Selon ACG-Thomson DealMakers, les secteurs les plus recherchés en matière de fusions et d'acquisitions aux États-Unis sont les technos (23%), la santé et les sciences de la vie (17%) ainsi que le secteur manufacturier et de la distribution (15%).

Au Canada, d'autres secteurs devront prendre la relève du secteur des ressources naturelles, qui fut le théâtre de plusieurs acquisitions au cours des derniers mois. La dernière visait Alcan, acquise la semaine dernière par la société anglo-australienne Rio Tinto.

«La deuxième moitié de 2007 et l'année 2008 dépendront du secteur de l'énergie, dit M. Delisle. À la surprise générale, ce secteur a été épargné par les fusions et acquisitions jusqu'à maintenant. Nous ne pourrons pas maintenir le rythme si l'énergie et les financières, deux de nos secteurs boursiers les plus importants, n'embarquent pas (dans la vague des fusions et acquisitions).»

Luc R. Fournier pense que les acquéreurs potentiels feront preuve de plus de retenue au cours des prochains mois.

«Nous avons vu beaucoup de transactions cette année, dit le gestionnaire d'actions canadiennes à l'Industrielle Alliance.
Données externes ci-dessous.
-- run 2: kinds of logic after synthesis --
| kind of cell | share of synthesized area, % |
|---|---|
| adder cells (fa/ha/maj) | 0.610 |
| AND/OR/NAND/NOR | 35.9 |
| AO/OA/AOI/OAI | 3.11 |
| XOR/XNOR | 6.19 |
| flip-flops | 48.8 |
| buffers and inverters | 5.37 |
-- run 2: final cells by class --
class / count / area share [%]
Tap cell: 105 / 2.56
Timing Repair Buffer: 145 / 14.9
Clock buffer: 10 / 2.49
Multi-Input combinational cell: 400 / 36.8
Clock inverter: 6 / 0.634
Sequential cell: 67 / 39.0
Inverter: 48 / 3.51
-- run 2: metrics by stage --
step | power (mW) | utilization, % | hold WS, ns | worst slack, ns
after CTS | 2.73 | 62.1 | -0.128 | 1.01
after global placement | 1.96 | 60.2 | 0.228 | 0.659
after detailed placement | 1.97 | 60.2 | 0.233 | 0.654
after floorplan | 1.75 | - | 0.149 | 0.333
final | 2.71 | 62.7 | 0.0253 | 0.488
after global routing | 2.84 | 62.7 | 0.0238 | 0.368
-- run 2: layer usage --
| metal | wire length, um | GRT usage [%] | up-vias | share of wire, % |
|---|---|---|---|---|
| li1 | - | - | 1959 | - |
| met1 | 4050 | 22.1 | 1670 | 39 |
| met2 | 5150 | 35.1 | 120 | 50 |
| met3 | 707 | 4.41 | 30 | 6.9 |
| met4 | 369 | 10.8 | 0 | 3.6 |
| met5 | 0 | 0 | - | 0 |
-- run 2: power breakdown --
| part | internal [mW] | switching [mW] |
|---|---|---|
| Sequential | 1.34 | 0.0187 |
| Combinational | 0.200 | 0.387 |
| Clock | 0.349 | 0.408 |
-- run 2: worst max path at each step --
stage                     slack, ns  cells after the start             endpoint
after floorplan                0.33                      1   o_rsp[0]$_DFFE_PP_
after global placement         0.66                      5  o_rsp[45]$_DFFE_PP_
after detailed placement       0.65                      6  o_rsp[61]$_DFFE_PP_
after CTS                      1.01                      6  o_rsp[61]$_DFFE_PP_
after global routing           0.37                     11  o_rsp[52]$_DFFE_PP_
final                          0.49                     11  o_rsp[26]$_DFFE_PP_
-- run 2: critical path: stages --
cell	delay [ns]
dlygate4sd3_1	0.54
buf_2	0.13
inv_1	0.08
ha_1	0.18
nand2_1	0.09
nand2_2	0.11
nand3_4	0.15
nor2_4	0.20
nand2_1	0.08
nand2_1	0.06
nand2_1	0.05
--- src/hdl/ibmw_pkg.sv ---
`timescale 1ns / 1ps
// ----------------------------------------------------------------------------
// ibmw_pkg - shared types and constants of the block map walker
// Widths, map geometry, command and result codes, queue entry layout.
// ----------------------------------------------------------------------------
package ibmw_pkg;

	localparam int DIRECT_COUNT = 12;
	localparam int MAX_LEVELS   = 6;
	localparam int BLOCK_BYTES  = 4096;
	localparam int FIFO_ENTRIES = 4;

	localparam int BLOCK_SHIFT  = $clog2(BLOCK_BYTES);
	localparam int WORD_SHIFT   = 3;
	localparam int DIGIT_BITS   = BLOCK_SHIFT - WORD_SHIFT;
	localparam int WORD_W       = 64;
	localparam int IMAGE_W      = 49;
	localparam int ADDR_W       = 48;
	localparam int LIMIT_W      = IMAGE_W - BLOCK_SHIFT;
	localparam int ADDR_HI_W    = ADDR_W - BLOCK_SHIFT;
	localparam int LEVEL_W      = 3;
	localparam int REM_W        = DIGIT_BITS * MAX_LEVELS;
	localparam int SHIFT_W      = $clog2(REM_W + 1);
	localparam int DIGIT_IDX_W  = $clog2(MAX_LEVELS);
	localparam int INODE_BYTES  = (DIRECT_COUNT + MAX_LEVELS) * (1 << WORD_SHIFT);

	localparam logic CMD_REQUEST  = 1'b0;
	localparam logic CMD_RESPONSE = 1'b1;
	localparam logic KIND_READ    = 1'b0;
	localparam logic KIND_DONE    = 1'b1;

	typedef logic [MAX_LEVELS+1:0][WORD_W-1:0] base_tbl_t;
	typedef logic [MAX_LEVELS-1:0][DIGIT_BITS-1:0] digits_t;

	// first logical block of each level, entry zero for the direct pointers
	function automatic base_tbl_t level_bases();
		base_tbl_t tbl;
		tbl[0] = '0;
		tbl[1] = WORD_W'(DIRECT_COUNT);
		for (int l = 2; l <= MAX_LEVELS + 1; l++) begin
			tbl[l] = tbl[l-1] + (WORD_W'(1) << (DIGIT_BITS * (l - 1)));
		end
		return tbl;
	endfunction

	localparam base_tbl_t LEVEL_BASES = level_bases();

	typedef struct packed {
		logic              command;
		logic [WORD_W-1:0] logical_block;
		logic [WORD_W-1:0] inode_blk;
		logic [WORD_W-1:0] read_data;
	} in_item_t;

	typedef struct packed {
		logic              result_kind;
		logic [ADDR_W-1:0] read_address;
		logic [WORD_W-1:0] physical_block;
		logic              found;
	} out_item_t;

	typedef logic [IMAGE_W-1:0] cfg_item_t;

	typedef struct packed {
		logic                  command;
		logic                  start_bad;
		logic [LEVEL_W-1:0]    level;
		digits_t               digits;
		logic [ADDR_HI_W-1:0]  addr_hi;
		logic [DIGIT_BITS-1:0] slot;
		logic [WORD_W-1:0]     word;
		logic                  word_null;
		logic                  word_fit;
	} q_item_t;

endpackage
La liste des sociétés à acquérir commence à devenir moins intéressante. Dans le secteur des télécoms, il reste Telus. Mais ne pensez pas aux banques.»

«J'espère que le rythme ralentira, continue-t-il. Toutes ces transactions sont intéressantes à court terme pour les investisseurs, qui reçoivent une prime pour leurs actions. Mais ils doivent placer de nouveau leur argent à la Bourse. Et quand on enlève la crème, il ne reste que du petit lait.»